**config.mk**
```make
export PLATFORM = sky130hd
export DESIGN_NAME = skc_key
export DESIGN_NICKNAME = d
export VERILOG_FILES = /design/src/pkg/skc_pkg.sv /design/src/logic/skc_key.sv
export VERILOG_INCLUDE_DIRS = /design/src /design/src/pkg
export SDC_FILE = /design/constraint.sdc
export NUM_CORES = 1
export LEC_CHECK = 0
export BUFFER_PORTS_ARGS = -buffer_cell sky130_fd_sc_hd__buf_2
export CAP_MARGIN = 10
export CELL_PAD_IN_SITES_DETAIL_PLACEMENT = 1
export CELL_PAD_IN_SITES_GLOBAL_PLACEMENT = 1
export CORE_MARGIN = 1.5
export CORE_UTILIZATION = 51
export CTS_CLUSTER_SIZE = 8
export DETAILED_ROUTE_END_ITERATION = 10
export HOLD_SLACK_MARGIN = 0.15
export PLACE_DENSITY_LB_ADDON = 0.1
export SLEW_MARGIN = 20
export SYNTH_ARGS = -nofsm -noshare
export SYNTH_HDL_FRONTEND = slang
export SYNTH_SLANG_ARGS = --single-unit
```
**constraint.sdc**
```tcl
create_clock -name CORE_CLK_I -period 18.2 [get_ports CORE_CLK_I]
set_clock_uncertainty 0.1 [all_clocks]
set_input_delay 3.64 -clock CORE_CLK_I [delete_from_list [all_inputs] [get_ports CORE_CLK_I]]
set_output_delay 3.64 -clock CORE_CLK_I [all_outputs]
set_load 0.03 [all_outputs]
```
**src/pkg/skc_cfg.svh**
```systemverilog
// Constants for the serial key command logic.
// Assumes inclusion by bare name from the design module and the bench.
`ifndef SKC_CFG_SVH
`define SKC_CFG_SVH
`define SKC_CODE_READ 8'h46
`define SKC_CODE_WRITE 8'hb9
`define SKC_MODE_PROG 2'h2
`define SKC_MODE_NORM 2'h1
`define SKC_CMD_BITS 8'h18
`define SKC_ID_BITS 8'h40
`define SKC_MEM_BITS 8'h80
`define SKC_BUS_CODE_DFLT 13'h0000
`define SKC_LFSR_SEED 16'hace1
`endif

```
**src/pkg/skc_pkg.sv**
```systemverilog
// Types shared by the serial key command logic.
// Assumes the bench and the design compile this before the design module.
package skc_pkg;
   typedef enum logic [2:0] {
      SKC_IDLE = 3'h0,
      SKC_CMD = 3'h1,
      SKC_IDOUT = 3'h3,
      SKC_PASS = 3'h2,
      SKC_MEM = 3'h6,
      SKC_PROG = 3'h5,
      SKC_ABORT = 3'h4
   } skc_state_e;
   typedef struct packed {
      logic [127:0] mem;
      logic [63:0] ident;
      logic [63:0] match;
   } skc_store_s;
endpackage : skc_pkg

```
**src/logic/skc_key.sv**
```systemverilog
// Serial key access logic: command decode, identification, password and memory.
// Assumes link pins arrive asynchronously and are sampled by CORE_CLK_I.
`include "skc_cfg.svh"
// Function
// - First byte must be read or write
// - Mode bits 10 select program mode
// - Program mode only with write code
// - Mode bits 01 select normal mode
// - Mode bits 00 or 11 abort
// - Thirteen bus code bits must match configuration
// - Last command bit must be one
// - Raised gate starts command shifting
// - Low gate ends transfer, releases data
// - Bit period is fall then rise
// - Inputs sampled on rising clock edge
// - Read bits driven on falling edge
// - Rising edge releases the data line
// - Normal mode outputs 64 identification bits
// - Host writes 64 password bits, compared
// - Mismatch gives random reads, ignores writes
// - Program mode stores identification then match
module skc_key (
   input wire logic CORE_CLK_I,
   input wire logic RST_I,
   input wire logic GATE_I,
   input wire logic SCLK_I,
   input wire logic DATA_I,
   output logic DATA_O,
   output logic DATA_OE_O,
   input wire logic [12:0] BUS_CODE_I,
   output logic BUSY_O,
   output logic ABORT_O,
   output logic MATCH_O
);
   // Synchronised pin samples and the edges found in them.
   logic [2:0] gate_sync_reg;
   logic [2:0] sclk_sync_reg;
   logic [1:0] data_sync_reg;
   logic rise;
   logic fall;
   logic gate;

   skc_pkg::skc_state_e state_reg;
   logic [7:0] cnt_reg;
   logic [23:0] cmd_reg;
   logic [63:0] pass_reg;
   logic is_write_reg;
   logic match_reg;
   logic [15:0] lfsr_reg;
   skc_pkg::skc_store_s store_reg;

   // Decoded command and positions inside the running phase.
   logic [23:0] cmd_full;
   logic cmd_ok;
   logic prog_sel;
   logic last_bit;
   logic [6:0] mem_idx;
   logic [5:0] id_idx;

   logic [12:0] bus_code_meta_reg;
   logic [12:0] bus_code_reg;

   // Decode a full command word; bit 0 of each byte was shifted first.
   function automatic logic cmd_valid(input logic [23:0] c, input logic [12:0] code);
      logic first_ok;
      logic mode_ok;
      logic code_ok;
      logic stop_ok;
      first_ok = 1'b0;
      mode_ok = 1'b0;
      code_ok = 1'b0;
      stop_ok = 1'b0;
      first_ok = (c[7:0] == `SKC_CODE_READ) || (c[7:0] == `SKC_CODE_WRITE);
      mode_ok = (c[9:8] == `SKC_MODE_NORM) || (c[9:8] == `SKC_MODE_PROG);
      if (c[9:8] == `SKC_MODE_PROG && c[7:0] != `SKC_CODE_WRITE) begin
         mode_ok = 1'b0;
      end
      code_ok = (c[22:10] == code);
      stop_ok = c[23];
      cmd_valid = first_ok && mode_ok && code_ok && stop_ok;
   endfunction : cmd_valid

   // Bit position inside a phase. Indexing instead of rotating keeps the store intact
   // when the host cuts a phase short with the gate.
   function automatic logic [6:0] bit_index(input logic [7:0] total, input logic [7:0] left);
      bit_index = 7'(total - left);
   endfunction : bit_index

   // Two flops before use; the third shift clock stage only feeds edge detection, and the third gate stage is unused.
   always_ff @(posedge CORE_CLK_I or posedge RST_I) begin
      if (RST_I) begin
         gate_sync_reg <= 3'h0;
         sclk_sync_reg <= 3'h0;
         data_sync_reg <= 2'h0;
      end else begin
         gate_sync_reg <= {gate_sync_reg[1:0], GATE_I};
         sclk_sync_reg <= {sclk_sync_reg[1:0], SCLK_I};
         data_sync_reg <= {data_sync_reg[0], DATA_I};
      end
   end

   // The bus code is a strap from outside this clock domain. It is only compared when a
   // command completes, so two flops per bit suffice as long as it changes between transfers.
   always_ff @(posedge CORE_CLK_I or posedge RST_I) begin
      if (RST_I) begin
         bus_code_meta_reg <= `SKC_BUS_CODE_DFLT;
         bus_code_reg <= `SKC_BUS_CODE_DFLT;
      end else begin
         bus_code_meta_reg <= BUS_CODE_I;
         bus_code_reg <= bus_code_meta_reg;
      end
   end

   assign gate = gate_sync_reg[1];
   assign rise = sclk_sync_reg[1] & ~sclk_sync_reg[2];
   assign fall = ~sclk_sync_reg[1] & sclk_sync_reg[2];
   assign cmd_full = {data_sync_reg[1], cmd_reg[23:1]};
   assign cmd_ok = cmd_valid(cmd_full, bus_code_reg);
   assign prog_sel = (cmd_full[9:8] == `SKC_MODE_PROG);
   assign last_bit = (cnt_reg == 8'h01);
   assign mem_idx = bit_index(`SKC_MEM_BITS, cnt_reg);
   assign id_idx = 6'(bit_index(`SKC_ID_BITS, cnt_reg));

   // Sequencer; every phase counts down its bit periods on rising edges.
   // A finished memory or program phase, or a rejected command, parks in the abort state, which only a low gate leaves.
   always_ff @(posedge CORE_CLK_I or posedge RST_I) begin
      if (RST_I) begin
         state_reg <= skc_pkg::SKC_IDLE;
         cnt_reg <= 8'h00;
      end else if (!gate) begin
         state_reg <= skc_pkg::SKC_IDLE;
         cnt_reg <= 8'h00;
      end else begin
         case (state_reg)
            skc_pkg::SKC_IDLE: begin
               state_reg <= skc_pkg::SKC_CMD;
               cnt_reg <= `SKC_CMD_BITS;
            end
            skc_pkg::SKC_CMD: begin
               if (rise) begin
                  cnt_reg <= cnt_reg - 8'h01;
                  if (last_bit) begin
                     if (!cmd_ok) begin
                        state_reg <= skc_pkg::SKC_ABORT;
                     end else if (prog_sel) begin
                        state_reg <= skc_pkg::SKC_PROG;
                        cnt_reg <= `SKC_MEM_BITS;
                     end else begin
                        state_reg <= skc_pkg::SKC_IDOUT;
                        cnt_reg <= `SKC_ID_BITS;
                     end
                  end
               end
            end
            skc_pkg::SKC_IDOUT: begin
               if (rise) begin
                  cnt_reg <= cnt_reg - 8'h01;
                  if (last_bit) begin
                     state_reg <= skc_pkg::SKC_PASS;
                     cnt_reg <= `SKC_ID_BITS;
                  end
               end
            end
            skc_pkg::SKC_PASS: begin
               if (rise) begin
                  cnt_reg <= cnt_reg - 8'h01;
                  if (last_bit) begin
                     state_reg <= skc_pkg::SKC_MEM;
                     cnt_reg <= `SKC_MEM_BITS;
                  end
               end
            end
            skc_pkg::SKC_MEM, skc_pkg::SKC_PROG: begin
               if (rise) begin
                  cnt_reg <= cnt_reg - 8'h01;
                  if (last_bit) begin
                     state_reg <= skc_pkg::SKC_ABORT;
                  end
               end
            end
            skc_pkg::SKC_ABORT: begin
               state_reg <= skc_pkg::SKC_ABORT;
            end
            default: begin
               state_reg <= skc_pkg::SKC_IDLE;
            end
         endcase
      end
   end

   // Command and password shift registers.
   always_ff @(posedge CORE_CLK_I or posedge RST_I) begin
      if (RST_I) begin
         cmd_reg <= 24'h000000;
         pass_reg <= 64'h0;
         is_write_reg <= 1'b0;
      end else if (rise && state_reg == skc_pkg::SKC_CMD) begin
         cmd_reg <= cmd_full;
         is_write_reg <= (cmd_full[7:0] == `SKC_CODE_WRITE);
      end else if (rise && state_reg == skc_pkg::SKC_PASS) begin
         pass_reg <= {data_sync_reg[1], pass_reg[63:1]};
      end
   end

   // Match flag is decided on the last password bit and holds until the gate goes low.
   always_ff @(posedge CORE_CLK_I or posedge RST_I) begin
      if (RST_I) begin
         match_reg <= 1'b0;
      end else if (!gate) begin
         match_reg <= 1'b0;
      end else if (rise && state_reg == skc_pkg::SKC_PASS && last_bit) begin
         match_reg <= ({data_sync_reg[1], pass_reg[63:1]} == store_reg.match);
      end
   end

   // Store, written one bit at a time where the phase counter points.
   // A cut program phase leaves the bits not yet reached as they were.
   always_ff @(posedge CORE_CLK_I or posedge RST_I) begin
      if (RST_I) begin
         store_reg <= '0;
      end else if (gate && rise) begin
         if (state_reg == skc_pkg::SKC_PROG) begin
            if (mem_idx[6]) begin
               store_reg.match[mem_idx[5:0]] <= data_sync_reg[1];
            end else begin
               store_reg.ident[mem_idx[5:0]] <= data_sync_reg[1];
            end
         end else if (state_reg == skc_pkg::SKC_MEM && match_reg && is_write_reg) begin
            store_reg.mem[mem_idx] <= data_sync_reg[1];
         end
      end
   end

   // Pseudo-random source for denied reads; a simple 16-bit maximal LFSR.
   // Its sequence repeats, so denied reads are unhelpful rather than secret.
   always_ff @(posedge CORE_CLK_I or posedge RST_I) begin
      if (RST_I) begin
         lfsr_reg <= `SKC_LFSR_SEED;
      end else if (rise) begin
         lfsr_reg <= {lfsr_reg[14:0], lfsr_reg[15] ^ lfsr_reg[13] ^ lfsr_reg[12] ^ lfsr_reg[10]};
      end
   end

   // Data pin driver. Release wins over drive, so a gate drop or a rising edge seen
   // together with a falling edge never leaves the line driven.
   always_ff @(posedge CORE_CLK_I or posedge RST_I) begin
      if (RST_I) begin
         DATA_O <= 1'b0;
         DATA_OE_O <= 1'b0;
      end else if (!gate) begin
         DATA_OE_O <= 1'b0;
      end else if (rise) begin
         DATA_OE_O <= 1'b0;
      end else if (fall) begin
         if (state_reg == skc_pkg::SKC_IDOUT) begin
            DATA_O <= store_reg.ident[id_idx];
            DATA_OE_O <= 1'b1;
         end else if (state_reg == skc_pkg::SKC_MEM && !is_write_reg) begin
            DATA_O <= match_reg ? store_reg.mem[mem_idx] : lfsr_reg[0];
            DATA_OE_O <= 1'b1;
         end
      end
   end

   // Status flags come from flops so the pins never glitch while the state changes.
   always_ff @(posedge CORE_CLK_I or posedge RST_I) begin
      if (RST_I) begin
         BUSY_O <= 1'b0;
         ABORT_O <= 1'b0;
      end else begin
         BUSY_O <= (state_reg != skc_pkg::SKC_IDLE) && (state_reg != skc_pkg::SKC_ABORT);
         ABORT_O <= (state_reg == skc_pkg::SKC_ABORT);
      end
   end

   assign MATCH_O = match_reg;
endmodule : skc_key

```
==> flow_metrics.tcl <==
set metrics [dict create \
    pre_cts_ws_ps 12010 \
    r2r_slack_ps 13410 \
    yosysMostFrequentCell "dfrtp_1" \
    drt_wl_total_um 55300 \
    timing.fmax_mhz 184 \
    r2r_start "cnt_reg[0]" \
    cp.depth 4 \
    dp_cells 2219 \
    area_growth_pct 10.6 \
    pin_count 23 \
    core_um2 37600 \
    fin_nets 1786 \
    path_clk_slew_ps 50 \
    rsz0062_at_grt "no" \
    ys_top_cells_by_count "400 x dfrtp_1, 265 x nand2_1, 247 x mux2_2, 168 x nor2_1, 94 x o21ai_0" \
    vdd_drop_max_v 0.0000800 \
    postSynthAreaPerCell_um2 10.9 \
    worst_ep_arrival_time_ps 5970 \
    antenna_found_initial 0 \
    synth_nets 1794 \
    synth_top_area_share 0.515 \
    power.density_nw_per_um2 108 \
    die_area_um2 39300 \
    hold_viol 0 \
    core.rowCount 71 \
    insertion_delay_ps 600 \
    cts_sinks 408 \
    cpMaxStageDelayCell "buf_4" \
    synthesis.area_um2 19400 \
    synth_cell_types 67 \
    critical-path-top-delay-family "buffers and inverters" \
    drive_above_1_share 0.238 \
    start_util 0.517 \
    timing.final.ws_setup_ps 12750 \
    fin_crit_ps 5450 \
    post-route-drc-count 0 \
    synthArstFlopShare 1.00 \
    antenna_cells 0 \
    vias_per_cell 5.93 \
    critical_path_buf_inv_count 4 \
    rr_endpoint "store_reg[207]" \
    worstSetupPathType "input port to async pin" \
    track_usage 0.293 \
    cts.path.max_buffers 3 \
    total_power_w 0.00232 \
    fin_crit_sh 0.299 \
    finalSetupTns_ps 0 \
    holdWs_ps 243 \
    maxCapViolCount 0 \
    seq_area_um2 10200 \
    ctsHtreeMaxLevel 2 \
    crit_end "store_reg[88]" \
    multi_input_area_um2 8770 \
    grt_overflow 0 \
    antenna_left 0 \
    status "finished, final reports clean" \
    p_leak_nw 10.4 \
    crit_path_end_kind "async pin" \
    yosys.area.top_type "dfrtp_1" \
    ff2ff_path_depth 8 \
    worstPathMaxFanout 155 \
    synth_seq_area_share 0.526 \
    slew_violations 0 \
    io_buffers 22 \
    crit_start "RST_I" \
    synthCells 1774 \
    grt_pass1_wl_um 87200 \
    start_kind "input port" \
    setup_violations 0 \
    hold_path.class "flop to flop" \
    synth.area.top_cells "dfrtp_1 52%, mux2_2 14%, nand2_1 5.1%" \
    path_cells "buf_2, inv_8, buf_12, buf_4" \
    slew_headroom 0.218 \
    post-dp-hpwl_um 34400 \
    numCtsBuffers 56 \
    synth_edf_count 0 \
    stdcell_count 2291 \
    worstMarginPinSlew_ps 1170 \
    gp_congestion 0.842 \
    cts.hold.buffers_added 0 \
    cts_tree "done" \
    grt_pass1_vias 14992 \
    slowest_delay_ps 760 \
    detail_route.wl_per_cell_um 24.1 \
    yosysWarnings 0 \
    grt_max_degree 156 \
    ys.flop_type "dfrtp_1" \
    fillers 3901 \
    firstDrtPassIters 6 \
    die_x_um 198 \
    cts_setup_buffers 0 \
    clockRootBuffer "clkbuf_16" \
    first_iter_violations 721 \
    vias 13579 \
    die_h_um 198 \
    ys_seq_elements 408 \
    cts_resized 0 \
    largest_reg_flops 256 \
    worstPathRequired_ps 18720 \
]
-- layer usage --
metal  up-vias  GRT usage  part of all wire
met2       271      0.501              0.49
met3       111     0.0492             0.039
met5         -          0                 0
met4         0      0.103             0.032
met1      7098      0.377              0.44
li1       6099          -                 -
-- layout make-up --
cell class | count | area share
multi-input combinational | 1242 | 0.408
clock buffer | 70 | 0.0677
inverter | 11 | 0.00227
tap | 511 | 0.0298
clock inverter | 2 | 0.00117
sequential | 408 | 0.476
timing repair buffer | 47 | 0.0145
-- placed cells by master, fill, tap and decap left out, types with 4 or more instances in the layout --
master | synthesis | final
dfrtp_1 | 400 | 398
nand2_1 | 265 | 265
mux2_2 | 247 | 247
nor2_1 | 168 | 168
o21ai_0 | 94 | 94
nand3_1 | 93 | 92
xor2_1 | 67 | 66
clkbuf_16 | 0 | 56
mux2_1 | 28 | 28
mux2i_1 | 26 | 26
mux4_2 | 26 | 26
a21oi_1 | 25 | 25
nor4_1 | 24 | 24
buf_4 | 2 | 24
buf_2 | 20 | 22
xnor2_1 | 17 | 17
nor2_2 | 17 | 17
clkbuf_1 | 82 | 14
inv_1 | 11 | 10
or3_1 | 11 | 10
nand2b_1 | 10 | 10
nand4_1 | 9 | 9
a31oi_1 | 10 | 9
dfstp_2 | 8 | 8
and3_1 | 7 | 7
nor3b_1 | 7 | 7
nor3_1 | 8 | 7
nor2b_1 | 7 | 7
o21ai_1 | 6 | 6
o2bb2ai_1 | 6 | 5
o21a_1 | 4 | 4
o211ai_1 | 4 | 4
a22o_1 | 4 | 4
-- worst min path at each step --
stage	startpoint	to	slack, ps	cells past startpoint
global route	bus_code_meta_reg[7]	bus_code_reg[7]	240	0
floorplan	bus_code_meta_reg[0]	bus_code_reg[0]	230	0
detailed placement	bus_code_meta_reg[10]	bus_code_reg[10]	240	0
CTS	bus_code_meta_reg[7]	bus_code_reg[7]	240	0
finish	bus_code_meta_reg[7]	bus_code_reg[7]	240	0
global placement	data_sync_reg[0]	data_sync_reg[1]	230	0
-- metrics by stage --
| step | util | area [um2] |
|---|---|---|
| final | 0.571 | 21500 |
| after global routing | 0.571 | 21500 |
| after CTS | 0.571 | 21500 |
| after detailed placement | 0.532 | 20000 |
| after global placement | 0.532 | 20000 |
| after floorplan | - | 19400 |
-- power breakdown --
part	leakage [nW]	switching (W)	total, W	internal [W]
Sequential	5.58	0.0000326	0.000962	0.000929
Combinational	4.15	0.000330	0.000438	0.000108
Clock	0.718	0.000376	0.000923	0.000547
Total	10.4	0.000738	0.00232	0.00158
-- worst register-to-register path, cell delays in order, from the launching register on --
cell and delay, ps:
dfrtp_2 790, inv_1 420, ha_4 570, buf_4 720, nand2_1 400, nor2_1 430
nand2_1 580, nor2_1 290, mux2_2 350
-- cells by family after synthesis --
family                     share of synthesized area
AOI/OAI and AO/OA                             0.0575
and+or+nand+nor                                0.146
DFF                                            0.526
buffers and inverters                         0.0256
adders and majority gates                    0.00129
xor gates and xnor gates                      0.0401
muxes                                          0.203
Note: power is estimated with default switching activity, not from simulation.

• _What is being asked_
Above are some records; copy exactly the lines from the one with "die_x_um 198 \" through the one with "of all wire", both included, and no others.

• _Expected answer_
    die_x_um 198 \
    cts_setup_buffers 0 \
    clockRootBuffer "clkbuf_16" \
    first_iter_violations 721 \
    vias 13579 \
    die_h_um 198 \
    ys_seq_elements 408 \
    cts_resized 0 \
    largest_reg_flops 256 \
    worstPathRequired_ps 18720 \
]
-- layer usage --
metal  up-vias  GRT usage  part of all wire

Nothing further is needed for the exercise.